EXERCISE REQUIREMENTS.
Which lines of the data contain the string "antenna"? Show each of them.

Data entries:

—————

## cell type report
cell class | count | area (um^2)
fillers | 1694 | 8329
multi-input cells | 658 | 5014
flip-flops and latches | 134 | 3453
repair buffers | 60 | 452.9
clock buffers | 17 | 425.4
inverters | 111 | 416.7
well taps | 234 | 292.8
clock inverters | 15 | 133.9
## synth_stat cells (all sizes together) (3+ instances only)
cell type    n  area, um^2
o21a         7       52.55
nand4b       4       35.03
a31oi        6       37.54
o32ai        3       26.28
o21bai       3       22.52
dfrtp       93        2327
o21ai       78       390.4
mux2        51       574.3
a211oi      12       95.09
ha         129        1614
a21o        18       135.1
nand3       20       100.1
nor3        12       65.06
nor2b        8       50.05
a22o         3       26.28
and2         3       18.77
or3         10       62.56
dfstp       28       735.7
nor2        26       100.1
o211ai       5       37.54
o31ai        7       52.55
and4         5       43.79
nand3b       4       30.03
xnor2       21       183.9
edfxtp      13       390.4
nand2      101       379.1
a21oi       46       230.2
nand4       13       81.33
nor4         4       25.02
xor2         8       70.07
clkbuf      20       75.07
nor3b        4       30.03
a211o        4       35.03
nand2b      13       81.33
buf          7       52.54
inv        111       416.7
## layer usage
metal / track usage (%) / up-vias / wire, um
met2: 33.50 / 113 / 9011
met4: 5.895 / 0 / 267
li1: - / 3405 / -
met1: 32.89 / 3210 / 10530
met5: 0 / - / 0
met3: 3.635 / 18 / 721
File: src/rtl/dfs_out_stage.sv
module dfs_out_stage (
    input  logic               aclk,
    input  logic               aresetn,
    input  logic               res_valid,
    input  dfs_pkg::out_item_t res,
    output logic               out_free,
    output logic               m_valid,
    input  logic               m_ready,
    output dfs_pkg::out_item_t m_data
);
    import dfs_pkg::*;

    logic      valid_reg;
    logic      valid_next;
    out_item_t data_reg;

    assign out_free = !valid_reg || m_ready;

    always_comb begin
        valid_next = valid_reg;
        if (res_valid) begin
            valid_next = 1'b1;
        end else if (m_ready) begin
            valid_next = 1'b0;
        end
    end

    always_ff @(posedge aclk) begin
        if (!aresetn) begin
            valid_reg <= 1'b0;
        end else begin
            valid_reg <= valid_next;
        end
    end

    always_ff @(posedge aclk) begin
        if (res_valid) begin
            data_reg <= res;
        end
    end

    assign m_valid = valid_reg;
    assign m_data  = data_reg;

endmodule
**config.mk**
```make
export PLATFORM = sky130hd
export DESIGN_NAME = biquad_cascade_equalizer
export DESIGN_NICKNAME = d
export VERILOG_FILES = /design/src/bqe_pkg.sv /design/src/bqe_seq.sv /design/src/bqe_dp.sv /design/src/biquad_cascade_equalizer.sv
export SDC_FILE = /design/constraint.sdc
export NUM_CORES = 2
export LEC_CHECK = 0
export BUFFER_PORTS_ARGS = -buffer_cell sky130_fd_sc_hd__buf_2
export CAP_MARGIN = 20
export CORE_MARGIN = 1.5
export CORE_UTILIZATION = 65
export CTS_BUF_LIST = sky130_fd_sc_hd__clkbuf_2 sky130_fd_sc_hd__clkbuf_4 sky130_fd_sc_hd__clkbuf_8
export DETAILED_ROUTE_END_ITERATION = 12
export PLACE_DENSITY = 0.82
export SLEW_MARGIN = 20
export SYNTH_ARGS = -nofsm -noshare
export SYNTH_HDL_FRONTEND = slang
export SYNTH_HIERARCHICAL = 1
export SYNTH_SLANG_ARGS = --single-unit
```
**constraint.sdc**
```tcl
create_clock -name clk_i -period 12.72 [get_ports clk_i]
set_input_delay 0.636 -clock clk_i [delete_from_list [all_inputs] [get_ports clk_i]]
set_output_delay 0.636 -clock clk_i [all_outputs]
set_load 0.01 [all_outputs]
```
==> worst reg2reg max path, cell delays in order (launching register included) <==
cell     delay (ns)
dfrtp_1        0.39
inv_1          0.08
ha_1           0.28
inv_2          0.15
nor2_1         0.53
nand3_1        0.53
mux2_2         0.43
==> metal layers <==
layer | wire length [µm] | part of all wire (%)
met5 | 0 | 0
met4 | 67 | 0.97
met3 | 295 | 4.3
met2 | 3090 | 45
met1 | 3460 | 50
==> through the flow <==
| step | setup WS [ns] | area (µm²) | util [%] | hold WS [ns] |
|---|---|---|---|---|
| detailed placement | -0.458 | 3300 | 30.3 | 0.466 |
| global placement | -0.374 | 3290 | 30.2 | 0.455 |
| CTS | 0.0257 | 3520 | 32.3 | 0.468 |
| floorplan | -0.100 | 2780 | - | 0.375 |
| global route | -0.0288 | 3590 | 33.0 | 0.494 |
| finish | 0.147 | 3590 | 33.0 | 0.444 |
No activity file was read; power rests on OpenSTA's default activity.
<file path="src/design/eva_pkg.sv">
package eva_pkg;

    localparam int QUEUE_DEPTH = 2;

    localparam logic [2:0] CFG_STEP_MODE    = 3'd0;
    localparam logic [2:0] CFG_ENTROPY_MODE = 3'd1;
    localparam logic [2:0] CFG_BETA         = 3'd2;
    localparam logic [2:0] CFG_RESIDUAL     = 3'd3;
    localparam logic [2:0] CFG_INV_DT       = 3'd4;
    localparam logic [2:0] CFG_MEAN         = 3'd5;
    localparam logic [2:0] CFG_INV_EV       = 3'd6;
    localparam logic [2:0] CFG_DSCALE       = 3'd7;

    localparam logic [1:0] STEP_ZERO_VEL = 2'd0;
    localparam logic [1:0] STEP_FIRST    = 2'd1;

    typedef struct packed {
        logic [32:0] dc;
        logic [31:0] ux;
        logic [31:0] uy;
        logic [31:0] gx;
        logic [31:0] gy;
        logic [31:0] tavg;
        logic [31:0] h;
        logic        last;
    } entry_t;

    typedef struct packed {
        logic [1:0]  step_mode;
        logic        entropy_mode;
        logic [31:0] beta;
        logic [31:0] resid;
        logic [31:0] inv_dt;
        logic [31:0] mean;
        logic [31:0] inv_ev;
        logic [31:0] dscale;
    } cfg_t;

    typedef struct packed {
        logic        start;
        logic [63:0] a;
        logic [32:0] b;
    } mul_req_t;

    typedef struct packed {
        logic        done;
        logic        sat;
        logic [63:0] value;
        logic [63:0] low;
    } mul_rsp_t;

endpackage

</file>
<file path="src/design/eva_queue.sv">
module eva_queue
    import eva_pkg::*;
(
    input  logic   aclk,
    input  logic   aresetn,
    input  logic   wr_valid,
    output logic   wr_ready,
    input  entry_t wr_data,
    output logic   rd_valid,
    input  logic   rd_ready,
    output entry_t rd_data
);

    localparam int PTR_W = $clog2(QUEUE_DEPTH);
    localparam int CNT_W = $clog2(QUEUE_DEPTH + 1);

    entry_t             mem_reg [QUEUE_DEPTH];
    logic [PTR_W-1:0]   wr_ptr_reg;
    logic [PTR_W-1:0]   rd_ptr_reg;
    logic [CNT_W-1:0]   cnt_reg;
    logic               push;
    logic               pop;

    assign wr_ready = cnt_reg != CNT_W'(QUEUE_DEPTH);
    assign rd_valid = cnt_reg != '0;
    assign rd_data  = mem_reg[rd_ptr_reg];
    assign push     = wr_valid && wr_ready;
    assign pop      = rd_valid && rd_ready;

    always_ff @(posedge aclk) begin
        if (!aresetn) begin
            wr_ptr_reg <= '0;
            rd_ptr_reg <= '0;
            cnt_reg    <= '0;
        end else begin
            if (push) begin
                wr_ptr_reg <= (wr_ptr_reg == PTR_W'(QUEUE_DEPTH - 1)) ? '0 : wr_ptr_reg + 1'b1;
            end
            if (pop) begin
                rd_ptr_reg <= (rd_ptr_reg == PTR_W'(QUEUE_DEPTH - 1)) ? '0 : rd_ptr_reg + 1'b1;
            end
            if (push && !pop) begin
                cnt_reg <= cnt_reg + 1'b1;
            end else if (pop && !push) begin
                cnt_reg <= cnt_reg - 1'b1;
            end
        end
        if (push) begin
            mem_reg[wr_ptr_reg] <= wr_data;
        end
    end

endmodule

</file>
`config.mk`:
```
export PLATFORM = sky130hd
export DESIGN_NAME = eva_front
export DESIGN_NICKNAME = d
export VERILOG_FILES = /design/src/design/eva_pkg.sv /design/src/design/eva_front.sv
export SDC_FILE = /design/constraint.sdc
export NUM_CORES = 1
export LEC_CHECK = 0
export BUFFER_PORTS_ARGS = -buffer_cell sky130_fd_sc_hd__buf_2
export CELL_PAD_IN_SITES_DETAIL_PLACEMENT = 0
export CELL_PAD_IN_SITES_GLOBAL_PLACEMENT = 1
export CORE_ASPECT_RATIO = 1.2
export CORE_MARGIN = 2
export CORE_UTILIZATION = 36
export DETAILED_ROUTE_END_ITERATION = 7
export GPL_ROUTABILITY_DRIVEN = 0
export PLACE_DENSITY = 0.89
export SLEW_MARGIN = 15
export SYNTH_ARGS = -nofsm -noshare
export SYNTH_HDL_FRONTEND = slang
export SYNTH_SLANG_ARGS = --single-unit
```
`constraint.sdc`:
```
create_clock -name aclk -period 6.32 [get_ports aclk]
set_input_delay 0.316 -clock aclk [delete_from_list [all_inputs] [get_ports aclk]]
set_output_delay 0.316 -clock aclk [all_outputs]
set_load 0.02 [all_outputs]
```
`src/design/eva_pkg.sv`:
```
package eva_pkg;

    localparam int QUEUE_DEPTH = 2;

    localparam logic [2:0] CFG_STEP_MODE    = 3'd0;
    localparam logic [2:0] CFG_ENTROPY_MODE = 3'd1;
    localparam logic [2:0] CFG_BETA         = 3'd2;
    localparam logic [2:0] CFG_RESIDUAL     = 3'd3;
    localparam logic [2:0] CFG_INV_DT       = 3'd4;
    localparam logic [2:0] CFG_MEAN         = 3'd5;
    localparam logic [2:0] CFG_INV_EV       = 3'd6;
    localparam logic [2:0] CFG_DSCALE       = 3'd7;

    localparam logic [1:0] STEP_ZERO_VEL = 2'd0;
    localparam logic [1:0] STEP_FIRST    = 2'd1;

    typedef struct packed {
        logic [32:0] dc;
        logic [31:0] ux;
        logic [31:0] uy;
        logic [31:0] gx;
        logic [31:0] gy;
        logic [31:0] tavg;
        logic [31:0] h;
        logic        last;
    } entry_t;

    typedef struct packed {
        logic [1:0]  step_mode;
        logic        entropy_mode;
        logic [31:0] beta;
        logic [31:0] resid;
        logic [31:0] inv_dt;
        logic [31:0] mean;
        logic [31:0] inv_ev;
        logic [31:0] dscale;
    } cfg_t;

    typedef struct packed {
        logic        start;
        logic [63:0] a;
        logic [32:0] b;
    } mul_req_t;

    typedef struct packed {
        logic        done;
        logic        sat;
        logic [63:0] value;
        logic [63:0] low;
    } mul_rsp_t;

endpackage

```
`src/design/eva_front.sv`:
```
module eva_front
    import eva_pkg::*;
(
    input  logic         aclk,
    input  logic         aresetn,
    input  logic         s_valid,
    output logic         s_ready,
    input  logic [31:0]  s_conc_now,
    input  logic [31:0]  s_conc_before,
    input  logic [31:0]  s_grad_now_x,
    input  logic [31:0]  s_grad_now_y,
    input  logic [31:0]  s_grad_before_x,
    input  logic [31:0]  s_grad_before_y,
    input  logic [31:0]  s_vel_now_x,
    input  logic [31:0]  s_vel_now_y,
    input  logic [31:0]  s_vel_before_x,
    input  logic [31:0]  s_vel_before_y,
    input  logic [31:0]  s_cell_size,
    input  logic         s_last_point,
    output logic         out_valid,
    input  logic         out_ready,
    output entry_t       out_entry
);

    function automatic logic [31:0] avg2(input logic [31:0] a, input logic [31:0] b);
        logic [32:0] s;
        logic [32:0] r;
        s = {a[31], a} + {b[31], b};
        r = s[32] ? (s + 33'd1) : s;
        return r[32:1];
    endfunction

    logic   valid_reg;
    logic   valid_next;
    entry_t entry_reg;
    entry_t entry_next;
    logic   accept;

    assign s_ready   = !valid_reg || out_ready;
    assign accept    = s_valid && s_ready;
    assign out_valid = valid_reg;
    assign out_entry = entry_reg;

    always_comb begin
        entry_next.dc   = {s_conc_now[31], s_conc_now} - {s_conc_before[31], s_conc_before};
        entry_next.ux   = avg2(s_vel_now_x, s_vel_before_x);
        entry_next.uy   = avg2(s_vel_now_y, s_vel_before_y);
        entry_next.gx   = avg2(s_grad_now_x, s_grad_before_x);
        entry_next.gy   = avg2(s_grad_now_y, s_grad_before_y);
        entry_next.tavg = avg2(s_conc_now, s_conc_before);
        entry_next.h    = s_cell_size;
        entry_next.last = s_last_point;
        if (accept) begin
            valid_next = 1'b1;
        end else if (out_ready) begin
            valid_next = 1'b0;
        end else begin
            valid_next = valid_reg;
        end
    end

    always_ff @(posedge aclk) begin
        if (!aresetn) begin
            valid_reg <= 1'b0;
        end else begin
            valid_reg <= valid_next;
        end
        if (accept) begin
            entry_reg <= entry_next;
        end
    end

endmodule

```
==> impl_summary.log <==
[metrics] run status: complete, no violations
[metrics] portion of total power attributed to combinational logic: roughly 38%
[metrics] kind of critical path: in -> reg
[metrics] Power per Cell Area: 240.7 nW/um^2
[metrics] Die Wd: 224.2 um
[metrics] Post-Syn Area per Cell: 8.981 um^2
[metrics] vias in the first global route: between 15000 and 20000
[metrics] initial core utilization: 36.48%
[metrics] Period minus WS final: 4.133 ns
[metrics] final-report setup violation count: 0
[metrics] cell depth of the worst flop-to-flop path: 3
[metrics] sequential-to-total area share from yosys stat: 32.50%
[metrics] end-of-flow core utilization: 45.31%
[metrics] critical register-to-register path startpoint: out_valid
[metrics] switching share of power: 36.47%
[metrics] Worst Hold Class: in -> reg
[metrics] H-tree level count: 1
[metrics] number of buffer cells added on primary ports: 584
[metrics] maximum buffer depth of the clock tree: 3
[metrics] Hold Crit Endpoint: out_entry[193]
[metrics] reg-to-reg setup timing slack: roughly 4.0 ns
[metrics] Slew Limit Fails: 0
[metrics] maximum fanout count along the critical path: 5
[metrics] register area: 6807 um^2
[metrics] wirelength, routed: 72260 um
[metrics] maximum number of pins on one net before global-route repair: about 120
[metrics] clock network fraction of total power: 30.6%
[metrics] via/cell ratio: ~5.5
[metrics] final hold violation count: 0
[metrics] number of warnings issued by yosys: 0
[metrics] IR drop worst, VDD: 255.5 uV
[metrics] net switching component of the power: about 2.3 mW
[metrics] Crit. End Element: flip-flop
[metrics] fmax: 241.9 MHz
[metrics] Die Y-Extent: ~270 um
[metrics] initial DRC count: 1023
[metrics] first-pass GRT wire length: 107200 um
[metrics] Final Skew: 0.007751 ns
[metrics] fin worst setup slack: 2.187 ns
[metrics] Wirelength per Cell: 19.63 um
[metrics] setup repair after global routing missed its margin: no
[metrics] internal power component: 3.978 mW
[metrics] startpoint of the lowest-slack hold path: s_conc_before[0]
[metrics] TritonCTS clock tree: yes
[metrics] Num CTS Buffers: 28
[metrics] Post-CTS Resized: 0
[metrics] post-synthesis async set-or-reset flop share: 0%
[metrics] placeable core area: approximately 57000 um^2
[metrics] synthesis-to-layout area growth: 24.20%
[metrics] Static Leakage: 10.96 nW
[metrics] number of iterations in the first detailed-routing pass: 5
[metrics] endpoint of the lowest-slack register-to-register path: out_entry[120]
[metrics] slew at the pin with the worst max-slew slack: 1.123 ns
[metrics] EDFF count, synth: around 230
[metrics] Distinct cells, synth: 100
[metrics] source-to-sink clock delay at the later pin of the worst-skew pair: 0.58 ns
[metrics] number of rows created at floorplan: 96
[metrics] worst hold path cell count: 3
[metrics] dominant register cell in the synthesized netlist: sky130_fd_sc_hd__edfxtp_1
[metrics] Maximum Capacitance Violations: 0
[metrics] critical path arrival: 4.45 ns
[metrics] nets in the synthesized netlist: 2892
[metrics] # clock sinks: 227
[metrics] summed negative setup slack over all endpoints: 0 ns
[metrics] relative contribution of sequential cells to total power: roughly a third
[metrics] filler instances: around 5700
[metrics] final period utilization: 65.40%
[metrics] share of final-layout standard cells stronger than drive strength 1: 23.44%
[metrics] worst-case setup slack after placement: 1.662 ns
[metrics] sum of net half-perimeters after detailed placement: 58960 um
[metrics] Slew HR: ~25%
[metrics] synthesized netlist cell count: 2332
[metrics] total track usage: 22.67%
[metrics] Req. time, crit path: 6.64 ns
[metrics] multi-input combinational cell area: 13420 um^2
[metrics] CTS clk-pin slew, worst paths: 0.06 ns
[metrics] root buffer cell: sky130_fd_sc_hd__clkbuf_16
[metrics] number of antenna violations at the first check in global routing: 23
[metrics] crit path launch type: input pin
[metrics] routed via count: 20210
[metrics] area of the die: 60130 um^2
[metrics] power consumption: 6.261 mW
[metrics] # DRC: 0
[metrics] total number of nets in the final design: 3477
[metrics] global-route congestion overflow total: 0
[metrics] Worst Hold Margin: 0.2167 ns
[metrics] cell area after synthesis: 20940 um^2
[metrics] post-route antenna net violation count: 0
[metrics] flip-flop and latch count after synthesis: 227
[metrics] top-level port count: about 590
cell usage in the layout, fill, tap and decap left out, types with 43 or more instances in the layout:
cell,netlist,final
sky130_fd_sc_hd__ha_1,197,197
sky130_fd_sc_hd__buf_2,8,584
sky130_fd_sc_hd__edfxtp_1,226,226
sky130_fd_sc_hd__nand2_1,183,183
sky130_fd_sc_hd__xnor2_1,192,192
sky130_fd_sc_hd__inv_1,114,114
sky130_fd_sc_hd__o21ai_0,101,101
sky130_fd_sc_hd__nor2_1,193,193
sky130_fd_sc_hd__nand4_1,43,43
sky130_fd_sc_hd__nor3_1,83,83
sky130_fd_sc_hd__xor2_1,96,96
sky130_fd_sc_hd__nand3_1,62,62
sky130_fd_sc_hd__a21o_1,55,55
sky130_fd_sc_hd__a21oi_1,172,172
per-stage QoR:
step	cells	instance area (um^2)
6_report	3681	26010
5_1_grt	3674	25990
4_1_cts	3674	25990
3_5_place_dp	3587	24570
3_3_place_gp	3587	24570
2_1_floorplan	2332	20950
area by class of cell:
type | instances | share of cell area, %
inverters | 116 | 1.674
diodes | 7 | 0.06734
repair buffers | 625 | 12.80
well taps | 735 | 3.535
clock inverters | 22 | 1.342
clock buffers | 30 | 2.804
flip-flops and latches | 227 | 26.17
multi-input cells | 1919 | 51.61
how the worst max path moves through the flow:
stage                           startpoint             to  slack [ns]
after floorplan              s_conc_now[0]  out_entry[60]        2.41
after global placement       s_conc_now[0]  out_entry[62]        1.75
after detailed placement     s_conc_now[0]  out_entry[60]        1.66
after CTS                    s_conc_now[0]  out_entry[60]        2.27
after global routing      s_conc_before[0]  out_entry[60]        1.93
final                        s_conc_now[0]  out_entry[60]        2.19
synthesized netlist by cell type, drive strengths merged, types with 16 or more instances:
master	count	area share, %
and2	24	0.72
nand2b	36	1.1
nand2	183	3.3
a211oi	31	1.2
nand4	43	1.3
nand3	63	1.5
nor2	193	3.5
nor2b	37	1.1
a21o	55	2.0
or2	16	0.48
or3	23	0.69
clkbuf	60	1.1
o21ai	108	2.6
o21bai	22	0.79
o31ai	17	0.61
a31oi	20	0.60
edfxtp	226	32
o211ai	26	0.93
and3	25	0.75
a21oi	172	4.1
xnor2	192	8.0
nor3	83	2.0
ha	197	12
o21a	28	1.0
inv	114	2.0
xor2	96	4.0
flip-flops by register name (all words and copies together), names as in the netlist:
signal and count:
out_entry 226, out_valid 1
cells by family (layout without fill, tap and decap cells):
group / Yosys count / count (layout) / share of synthesized area (%)
other: 0 / 7 / 0
adders and majority gates: 203 / 203 / 12.34
xor gates and xnor gates: 288 / 288 / 12.04
AOI/OAI and AO/OA: 610 / 610 / 19.43
DFF: 227 / 227 / 32.50
and+or+nand+nor: 811 / 811 / 19.92
muxes: 7 / 7 / 0.3465
buffers and inverters: 186 / 793 / 3.417
critical path, stage by stage:
cell	delay, ns
sky130_fd_sc_hd__buf_2	0.09
sky130_fd_sc_hd__ha_1	0.17
sky130_fd_sc_hd__inv_1	0.06
sky130_fd_sc_hd__fa_1	0.40
sky130_fd_sc_hd__or2_2	0.34
sky130_fd_sc_hd__a221oi_2	0.36
sky130_fd_sc_hd__o211ai_1	0.28
sky130_fd_sc_hd__o211ai_1	0.53
sky130_fd_sc_hd__a311oi_1	0.20
sky130_fd_sc_hd__xor2_1	0.32
sky130_fd_sc_hd__nand3_2	0.13
sky130_fd_sc_hd__or4_4	0.55
sky130_fd_sc_hd__nor4_4	0.37
sky130_fd_sc_hd__nand4_1	0.16
sky130_fd_sc_hd__xnor2_1	0.16
what timing repair did:
item | 4_1_cts | 5_1_grt
endpoints found under the setup margin | 0 | 0
hold buffers | 35 | 0
endpoints found under the hold margin | 34 | 0
setup buffers | 0 | 0
routing by layer:
layer	global-route usage (%)	part of all wire [%]	up-vias
li1	-	-	9825
met1	24.74	38	9461
met2	42.32	50	720
met3	5.248	7.1	169
met4	8.914	4.2	30
met5	0	0.26	-
power by group through the flow:
stage	logic, mW	registers (mW)	clock network (mW)
CTS	2.33	2.00	1.97
global placement	2.29	2.03	0
detailed placement	2.30	2.03	0
floorplan	1.35	2.25	0
finish	2.35	2.00	1.92
global route	2.55	2.01	2.01
No activity file was read; power rests on OpenSTA's default activity.
### src/hw/rtl/rsa_ctrl.sv
// Sequencing state machine of the slot allocator: clear sweep, search, grant, update.
// Depends on rsa_pkg for the command and status structs.
module rsa_ctrl (
    input  logic           i_clk,
    input  logic           i_rst_n,
    input  logic           i_req_valid,
    output logic           o_req_ready,
    input  rsa_pkg::t_stat i_stat,
    output rsa_pkg::t_cmd  o_cmd
);

    typedef enum logic [3:0] {
        S_CLEAR,
        S_IDLE,
        S_DISPATCH,
        S_SCAN,
        S_HEAD,
        S_PROBE,
        S_PROBE_EV,
        S_GRANT,
        S_RMW_RD,
        S_RMW_WR,
        S_FINISH
    } t_state;

    t_state        r_state;
    t_state        n_state;
    logic          r_ready;
    logic          n_ready;
    rsa_pkg::t_cmd w_cmd;

    always_comb begin
        n_state = r_state;
        w_cmd   = '0;
        case (r_state)
            S_CLEAR: begin
                w_cmd.mem_we    = 1'b1;
                w_cmd.addr_sel  = rsa_pkg::A_CLR;
                w_cmd.wdata_sel = rsa_pkg::W_CLR;
                w_cmd.clr_inc   = 1'b1;
                if (i_stat.clr_last) begin
                    n_state = S_IDLE;
                end
            end
            S_IDLE: begin
                if (i_req_valid && r_ready) begin
                    w_cmd.load = 1'b1;
                    n_state    = S_DISPATCH;
                end
            end
            S_DISPATCH: begin
                case (i_stat.op)
                    rsa_pkg::OP_ALLOC: begin
                        if (i_stat.len_ok) begin
                            n_state = S_SCAN;
                        end else begin
                            w_cmd.res_we   = 1'b1;
                            w_cmd.res_kind = rsa_pkg::RK_ALLOC_FAIL;
                            n_state        = S_FINISH;
                        end
                    end
                    rsa_pkg::OP_RETAIN, rsa_pkg::OP_RELEASE: begin
                        if (i_stat.idx_ok) begin
                            n_state = S_RMW_RD;
                        end else begin
                            w_cmd.res_we   = 1'b1;
                            w_cmd.res_kind = rsa_pkg::RK_IDX_FAIL;
                            n_state        = S_FINISH;
                        end
                    end
                    default: begin
                        w_cmd.res_we   = 1'b1;
                        w_cmd.res_kind = rsa_pkg::RK_ECHO_OK;
                        n_state        = S_FINISH;
                    end
                endcase
            end
            S_SCAN: begin
                if (!i_stat.pos_lt_end) begin
                    // end of this pass: wrap to slot zero once, then give up
                    if (!i_stat.pass2) begin
                        w_cmd.pass2 = 1'b1;
                    end else begin
                        w_cmd.res_we   = 1'b1;
                        w_cmd.res_kind = rsa_pkg::RK_ALLOC_FAIL;
                        n_state        = S_FINISH;
                    end
                end else if (i_stat.pos_reserved) begin
                    w_cmd.skip_res = 1'b1;
                end else begin
                    w_cmd.addr_sel = rsa_pkg::A_POS;
                    n_state        = S_HEAD;
                end
            end
            S_HEAD: begin
                if (i_stat.rd_free) begin
                    w_cmd.start_probe = 1'b1;
                    n_state           = S_PROBE;
                end else begin
                    w_cmd.jump = 1'b1;
                    n_state    = S_SCAN;
                end
            end
            S_PROBE: begin
                if (i_stat.probe_done) begin
                    w_cmd.grant_start = 1'b1;
                    n_state           = S_GRANT;
                end else if (i_stat.probe_past_end) begin
                    w_cmd.probe_to_pos = 1'b1;
                    n_state            = S_SCAN;
                end else begin
                    w_cmd.addr_sel = rsa_pkg::A_PROBE;
                    n_state        = S_PROBE_EV;
                end
            end
            S_PROBE_EV: begin
                if (i_stat.rd_free) begin
                    w_cmd.probe_inc = 1'b1;
                    n_state         = S_PROBE;
                end else begin
                    // restart the scan at the blocking slot
                    w_cmd.probe_to_pos = 1'b1;
                    n_state            = S_SCAN;
                end
            end
            S_GRANT: begin
                w_cmd.mem_we    = 1'b1;
                w_cmd.addr_sel  = rsa_pkg::A_PROBE;
                w_cmd.wdata_sel = rsa_pkg::W_GRANT;
                w_cmd.probe_inc = 1'b1;
                if (i_stat.grant_last) begin
                    w_cmd.cursor_upd = 1'b1;
                    w_cmd.res_we     = 1'b1;
                    w_cmd.res_kind   = rsa_pkg::RK_GRANT;
                    n_state          = S_FINISH;
                end
            end
            S_RMW_RD: begin
                w_cmd.addr_sel = rsa_pkg::A_SLOT;
                n_state        = S_RMW_WR;
            end
            S_RMW_WR: begin
                w_cmd.mem_we    = 1'b1;
                w_cmd.addr_sel  = rsa_pkg::A_SLOT;
                w_cmd.wdata_sel = rsa_pkg::W_RMW;
                w_cmd.res_we    = 1'b1;
                w_cmd.res_kind  = rsa_pkg::RK_RMW;
                n_state         = S_FINISH;
            end
            S_FINISH: begin
                if (i_stat.out_free) begin
                    w_cmd.push = 1'b1;
                    n_state    = S_IDLE;
                end
            end
            default: begin
                n_state = S_IDLE;
            end
        endcase
        n_ready = (n_state == S_IDLE);
    end

    always_ff @(posedge i_clk) begin
        if (!i_rst_n) begin
            r_state <= S_CLEAR;
            r_ready <= 1'b0;
        end else begin
            r_state <= n_state;
            r_ready <= n_ready;
        end
    end

    assign o_req_ready = r_ready;
    assign o_cmd       = w_cmd;

endmodule
==> config.mk <==
export PLATFORM = sky130hd
export DESIGN_NAME = tcw_cursor
export DESIGN_NICKNAME = d
export VERILOG_FILES = /design/src/hdl/tcw_pkg.sv /design/src/hdl/tcw_cursor.sv
export SDC_FILE = /design/constraint.sdc
export NUM_CORES = 1
export LEC_CHECK = 0
export BUFFER_PORTS_ARGS = -buffer_cell sky130_fd_sc_hd__buf_4
export CELL_PAD_IN_SITES_DETAIL_PLACEMENT = 2
export CELL_PAD_IN_SITES_GLOBAL_PLACEMENT = 2
export CORE_MARGIN = 4
export CORE_UTILIZATION = 32
export DETAILED_ROUTE_END_ITERATION = 8
export PLACE_DENSITY = 0.85
export SETUP_SLACK_MARGIN = 0.4
export SLEW_MARGIN = 30
export SYNTH_ARGS = -nofsm -noshare
export SYNTH_HDL_FRONTEND = slang
export SYNTH_SLANG_ARGS = --single-unit
==> constraint.sdc <==
create_clock -name vclk -period 6
set_clock_uncertainty 0.05 [all_clocks]
set_input_delay 0.6 -clock vclk [all_inputs]
set_output_delay 0.6 -clock vclk [all_outputs]
set_load 0.1 [all_outputs]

—————

TASK ANSWER.
[metrics] number of antenna violations at the first check in global routing: 23
[metrics] post-route antenna net violation count: 0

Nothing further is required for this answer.